WAM as muse for new literary voices A different kind of collaboration focused on the age-old relationship between art and literature. Beyond the Frame: Celebrating a Partnership in Public Education and the Arts, published in May 2022, may be the first such project for WAM. Worcester State University (WSU), a longtime educational partner, invited eight New England writers and four WSU faculty members to reflect, in essays, on WAM artworks that inspire them.
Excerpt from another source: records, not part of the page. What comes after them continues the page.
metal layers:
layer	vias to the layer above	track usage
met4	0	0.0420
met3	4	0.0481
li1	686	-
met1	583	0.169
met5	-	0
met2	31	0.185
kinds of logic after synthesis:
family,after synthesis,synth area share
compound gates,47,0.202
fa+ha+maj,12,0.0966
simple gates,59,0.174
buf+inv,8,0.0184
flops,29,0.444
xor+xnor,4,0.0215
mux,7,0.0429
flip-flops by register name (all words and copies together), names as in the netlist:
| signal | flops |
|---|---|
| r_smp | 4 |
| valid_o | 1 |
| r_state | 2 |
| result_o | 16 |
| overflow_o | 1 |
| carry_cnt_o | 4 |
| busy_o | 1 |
### config.mk
export PLATFORM = sky130hd
export DESIGN_NAME = sccb_wr_master
export DESIGN_NICKNAME = d
export VERILOG_FILES = /design/src/rtl/sccb_pkg.sv /design/src/rtl/sccb_tick_gen.sv /design/src/rtl/sccb_wr_master.sv
export SDC_FILE = /design/constraint.sdc
export NUM_CORES = 1
export LEC_CHECK = 0
export CORE_MARGIN = 5
export CORE_UTILIZATION = 50
export DETAILED_ROUTE_END_ITERATION = 6
export GPL_TIMING_DRIVEN = 0
export MAX_ROUTING_LAYER = met4
export PLACE_DENSITY = 0.74
export SLEW_MARGIN = 20
export SYNTH_ARGS = -nofsm -noshare
export SYNTH_HDL_FRONTEND = slang
export SYNTH_HIERARCHICAL = 1
export SYNTH_SLANG_ARGS = --single-unit
### constraint.sdc
create_clock -name sys_clk -period 3.01 [get_ports sys_clk]
set_clock_uncertainty 0.15 [all_clocks]
set_input_delay 0.4515 -clock sys_clk [delete_from_list [all_inputs] [get_ports sys_clk]]
set_output_delay 0.4515 -clock sys_clk [all_outputs]
set_load 0.03 [all_outputs]
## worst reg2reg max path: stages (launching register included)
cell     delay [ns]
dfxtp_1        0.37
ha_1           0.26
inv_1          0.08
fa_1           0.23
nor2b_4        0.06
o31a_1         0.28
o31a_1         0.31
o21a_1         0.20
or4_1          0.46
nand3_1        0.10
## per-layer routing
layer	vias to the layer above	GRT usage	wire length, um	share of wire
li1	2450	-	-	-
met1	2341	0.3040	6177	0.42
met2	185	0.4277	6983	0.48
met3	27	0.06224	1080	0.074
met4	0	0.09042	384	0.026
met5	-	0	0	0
===== src/rtl/taint_pkg.sv =====
// Shared types and helpers for the taint flow monitor: state encoding and
// the hit predicate used to decide whether a taint vector touches a watched tag.
package taint_pkg;

  localparam int TAINT_W_DEFAULT = 32;

  typedef enum logic [1:0] {
    IDLE  = 2'd0,
    ARMED = 2'd1,
    HIT   = 2'd2
  } mon_state_t;

  // Operands are sized to the default taint width; narrower vectors are zero-extended by the caller.
  function automatic logic taint_hit(input logic [TAINT_W_DEFAULT-1:0] vec,
                                     input logic [TAINT_W_DEFAULT-1:0] mask);
    return |(vec & mask);
  endfunction

endpackage


===== src/rtl/taint_sat_counter.sv =====
// Saturating up-counter with synchronous clear and load-zero.
// It holds at all-ones instead of wrapping.
module taint_sat_counter
  import taint_pkg::*;
#(
  parameter int CNT_W = 16
) (
  input  logic             clk,
  input  logic             rst_n,
  input  logic             clr,
  input  logic             load0,
  input  logic             inc,
  output logic [CNT_W-1:0] q
);

  always_ff @(posedge clk or negedge rst_n) begin
    if (!rst_n) begin
      q <= '0;
    end else if (clr || load0) begin
      q <= '0;
    end else if (inc && (q != '1)) begin
      q <= q + CNT_W'(1);
    end
  end

endmodule
<file path="config.mk">
export PLATFORM = sky130hd
export DESIGN_NAME = dmem_port_sched
export DESIGN_NICKNAME = d
export VERILOG_FILES = /design/src/rtl/dmem_port_sched.sv
export SDC_FILE = /design/constraint.sdc
export NUM_CORES = 1
export LEC_CHECK = 0
export ABC_AREA = 1
export CELL_PAD_IN_SITES_DETAIL_PLACEMENT = 1
export CELL_PAD_IN_SITES_GLOBAL_PLACEMENT = 2
export CORE_MARGIN = 5
export CORE_UTILIZATION = 27
export CTS_BUF_LIST = sky130_fd_sc_hd__clkbuf_8
export DETAILED_ROUTE_END_ITERATION = 16
export PLACE_DENSITY = 0.83
export SETUP_SLACK_MARGIN = 0.2
export SYNTH_ARGS = -nofsm -noshare
export SYNTH_HDL_FRONTEND = slang
export SYNTH_SLANG_ARGS = --single-unit
</file>
<file path="constraint.sdc">
create_clock -name clk -period 9.5 [get_ports clk]
set_clock_uncertainty 0.1 [all_clocks]
set_input_delay 1.9 -clock clk [delete_from_list [all_inputs] [get_ports clk]]
set_output_delay 1.9 -clock clk [all_outputs]
set_load 0.05 [all_outputs]
</file>
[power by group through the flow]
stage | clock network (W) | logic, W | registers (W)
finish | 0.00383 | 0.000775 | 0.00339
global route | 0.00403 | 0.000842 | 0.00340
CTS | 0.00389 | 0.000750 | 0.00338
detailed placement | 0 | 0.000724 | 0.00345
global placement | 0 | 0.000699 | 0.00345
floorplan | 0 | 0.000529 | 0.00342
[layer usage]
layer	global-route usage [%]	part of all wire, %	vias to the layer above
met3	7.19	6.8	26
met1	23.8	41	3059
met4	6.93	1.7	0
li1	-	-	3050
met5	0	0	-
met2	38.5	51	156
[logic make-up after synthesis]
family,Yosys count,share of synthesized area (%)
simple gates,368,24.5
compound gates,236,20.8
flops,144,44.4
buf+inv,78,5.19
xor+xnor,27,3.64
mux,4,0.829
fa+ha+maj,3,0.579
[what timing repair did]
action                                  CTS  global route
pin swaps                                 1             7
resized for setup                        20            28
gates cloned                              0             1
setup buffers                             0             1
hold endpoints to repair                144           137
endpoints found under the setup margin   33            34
==> config.mk <==
export PLATFORM = sky130hd
export DESIGN_NAME = fifo_rd_packer
export DESIGN_NICKNAME = d
export VERILOG_FILES = /design/src/rtl/fifo_rd_packer.sv
export SDC_FILE = /design/constraint.sdc
export NUM_CORES = 1
export LEC_CHECK = 0
export CAP_MARGIN = 20
export CORE_ASPECT_RATIO = 1.1
export CORE_UTILIZATION = 40
export DETAILED_ROUTE_END_ITERATION = 6
export SETUP_SLACK_MARGIN = 0.5
export SLEW_MARGIN = 20
export SYNTH_ARGS = -nofsm -noshare
export SYNTH_HDL_FRONTEND = slang
export SYNTH_SLANG_ARGS = --single-unit
==> constraint.sdc <==
create_clock -name clk -period 4.72 [get_ports clk]
set_input_delay 0.944 -clock clk [delete_from_list [all_inputs] [get_ports clk]]
set_output_delay 0.944 -clock clk [all_outputs]
set_load 0.02 [all_outputs]
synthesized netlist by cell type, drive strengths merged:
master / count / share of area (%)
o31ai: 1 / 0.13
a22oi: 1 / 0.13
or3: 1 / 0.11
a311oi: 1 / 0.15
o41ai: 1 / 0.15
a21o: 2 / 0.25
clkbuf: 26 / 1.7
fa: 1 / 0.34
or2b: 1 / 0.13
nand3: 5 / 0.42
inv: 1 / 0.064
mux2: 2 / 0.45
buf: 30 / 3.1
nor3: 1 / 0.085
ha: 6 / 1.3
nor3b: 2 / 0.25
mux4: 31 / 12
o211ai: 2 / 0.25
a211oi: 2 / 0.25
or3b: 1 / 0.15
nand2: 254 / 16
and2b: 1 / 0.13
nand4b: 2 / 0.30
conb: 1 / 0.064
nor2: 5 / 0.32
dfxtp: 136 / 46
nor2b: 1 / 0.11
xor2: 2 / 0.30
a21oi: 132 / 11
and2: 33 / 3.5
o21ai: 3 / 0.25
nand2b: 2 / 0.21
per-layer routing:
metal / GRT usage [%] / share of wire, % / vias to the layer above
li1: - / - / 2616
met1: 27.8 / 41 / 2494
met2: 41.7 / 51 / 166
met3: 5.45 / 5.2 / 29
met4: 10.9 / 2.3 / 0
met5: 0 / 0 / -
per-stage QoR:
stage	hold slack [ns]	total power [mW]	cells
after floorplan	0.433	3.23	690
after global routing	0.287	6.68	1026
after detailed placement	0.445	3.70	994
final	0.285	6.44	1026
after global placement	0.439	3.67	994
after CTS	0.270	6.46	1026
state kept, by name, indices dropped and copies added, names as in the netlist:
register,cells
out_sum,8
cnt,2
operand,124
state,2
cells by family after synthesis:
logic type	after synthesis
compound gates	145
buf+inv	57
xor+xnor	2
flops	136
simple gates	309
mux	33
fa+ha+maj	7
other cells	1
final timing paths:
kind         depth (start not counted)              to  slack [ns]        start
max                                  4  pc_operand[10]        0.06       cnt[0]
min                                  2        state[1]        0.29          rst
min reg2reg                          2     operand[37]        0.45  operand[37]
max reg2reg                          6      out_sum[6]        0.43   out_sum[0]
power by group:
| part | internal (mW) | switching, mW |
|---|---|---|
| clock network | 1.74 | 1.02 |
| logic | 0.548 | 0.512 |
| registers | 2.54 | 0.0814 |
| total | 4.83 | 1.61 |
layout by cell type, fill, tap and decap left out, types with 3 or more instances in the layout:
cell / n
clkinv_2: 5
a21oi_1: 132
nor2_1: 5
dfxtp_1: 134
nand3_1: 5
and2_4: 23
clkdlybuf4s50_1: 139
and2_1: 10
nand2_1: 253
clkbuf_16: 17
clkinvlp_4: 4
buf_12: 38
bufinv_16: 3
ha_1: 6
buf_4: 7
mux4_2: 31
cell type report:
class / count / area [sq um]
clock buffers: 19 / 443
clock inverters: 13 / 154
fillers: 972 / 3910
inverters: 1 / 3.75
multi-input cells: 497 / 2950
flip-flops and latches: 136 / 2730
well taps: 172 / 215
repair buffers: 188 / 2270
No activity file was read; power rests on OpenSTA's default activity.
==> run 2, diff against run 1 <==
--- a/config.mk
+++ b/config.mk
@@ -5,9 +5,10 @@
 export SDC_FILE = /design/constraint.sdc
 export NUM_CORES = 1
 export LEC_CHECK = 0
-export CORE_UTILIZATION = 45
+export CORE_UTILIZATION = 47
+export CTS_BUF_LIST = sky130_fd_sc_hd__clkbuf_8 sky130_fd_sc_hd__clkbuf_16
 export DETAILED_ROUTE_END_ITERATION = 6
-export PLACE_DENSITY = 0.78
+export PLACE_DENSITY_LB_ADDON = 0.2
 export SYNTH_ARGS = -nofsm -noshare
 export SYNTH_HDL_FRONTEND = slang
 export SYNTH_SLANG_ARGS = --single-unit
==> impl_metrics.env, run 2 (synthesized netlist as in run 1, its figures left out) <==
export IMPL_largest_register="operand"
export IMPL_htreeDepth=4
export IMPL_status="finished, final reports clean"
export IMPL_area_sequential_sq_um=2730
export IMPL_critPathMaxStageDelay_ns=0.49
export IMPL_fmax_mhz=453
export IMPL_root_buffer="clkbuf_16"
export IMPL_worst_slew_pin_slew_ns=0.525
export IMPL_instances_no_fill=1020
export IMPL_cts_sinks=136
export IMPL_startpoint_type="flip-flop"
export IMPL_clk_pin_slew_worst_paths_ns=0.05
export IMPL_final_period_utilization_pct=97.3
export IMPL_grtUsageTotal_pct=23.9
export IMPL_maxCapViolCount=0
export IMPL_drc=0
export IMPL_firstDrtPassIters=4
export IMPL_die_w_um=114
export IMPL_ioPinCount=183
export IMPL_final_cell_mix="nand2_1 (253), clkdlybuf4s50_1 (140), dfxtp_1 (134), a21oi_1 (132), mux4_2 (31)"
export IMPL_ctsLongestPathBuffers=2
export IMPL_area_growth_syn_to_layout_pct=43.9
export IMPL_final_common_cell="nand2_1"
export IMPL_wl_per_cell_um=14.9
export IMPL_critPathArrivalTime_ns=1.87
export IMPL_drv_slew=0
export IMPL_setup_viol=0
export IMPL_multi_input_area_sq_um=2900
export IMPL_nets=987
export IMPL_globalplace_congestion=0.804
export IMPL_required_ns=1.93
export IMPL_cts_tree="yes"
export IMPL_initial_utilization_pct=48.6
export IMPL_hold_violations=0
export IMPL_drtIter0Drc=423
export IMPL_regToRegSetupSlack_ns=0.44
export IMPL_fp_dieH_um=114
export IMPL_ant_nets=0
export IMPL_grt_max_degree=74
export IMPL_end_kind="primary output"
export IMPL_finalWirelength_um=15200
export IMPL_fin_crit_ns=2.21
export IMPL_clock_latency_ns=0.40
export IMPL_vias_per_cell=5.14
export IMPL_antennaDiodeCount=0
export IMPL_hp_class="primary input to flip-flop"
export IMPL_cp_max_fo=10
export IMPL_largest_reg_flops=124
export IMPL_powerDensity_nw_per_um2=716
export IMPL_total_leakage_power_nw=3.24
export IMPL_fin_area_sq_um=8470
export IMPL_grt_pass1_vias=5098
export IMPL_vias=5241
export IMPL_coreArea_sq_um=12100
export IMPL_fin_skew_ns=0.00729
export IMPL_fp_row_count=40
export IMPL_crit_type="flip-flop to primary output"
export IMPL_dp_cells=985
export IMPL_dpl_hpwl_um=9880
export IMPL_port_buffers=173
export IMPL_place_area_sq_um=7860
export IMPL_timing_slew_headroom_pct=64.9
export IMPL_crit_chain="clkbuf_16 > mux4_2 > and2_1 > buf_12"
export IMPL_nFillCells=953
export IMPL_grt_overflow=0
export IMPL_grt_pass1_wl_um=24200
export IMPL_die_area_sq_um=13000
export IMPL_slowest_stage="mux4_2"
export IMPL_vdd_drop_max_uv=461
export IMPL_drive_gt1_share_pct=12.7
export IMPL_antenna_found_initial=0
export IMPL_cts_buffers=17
The eloquent volume honors an invigorating partnership and shared commitment to an education informed by the arts—and opens new windows into WAM’s collection through diverse voices.
Although representing just the tip of the iceberg for WAM’s many educational partnerships, these examples do reveal how important local colleges and universities are to the Museum fulfilling its mission—and how vital WAM is to these partners in providing a creative laboratory for experimentation and exploration.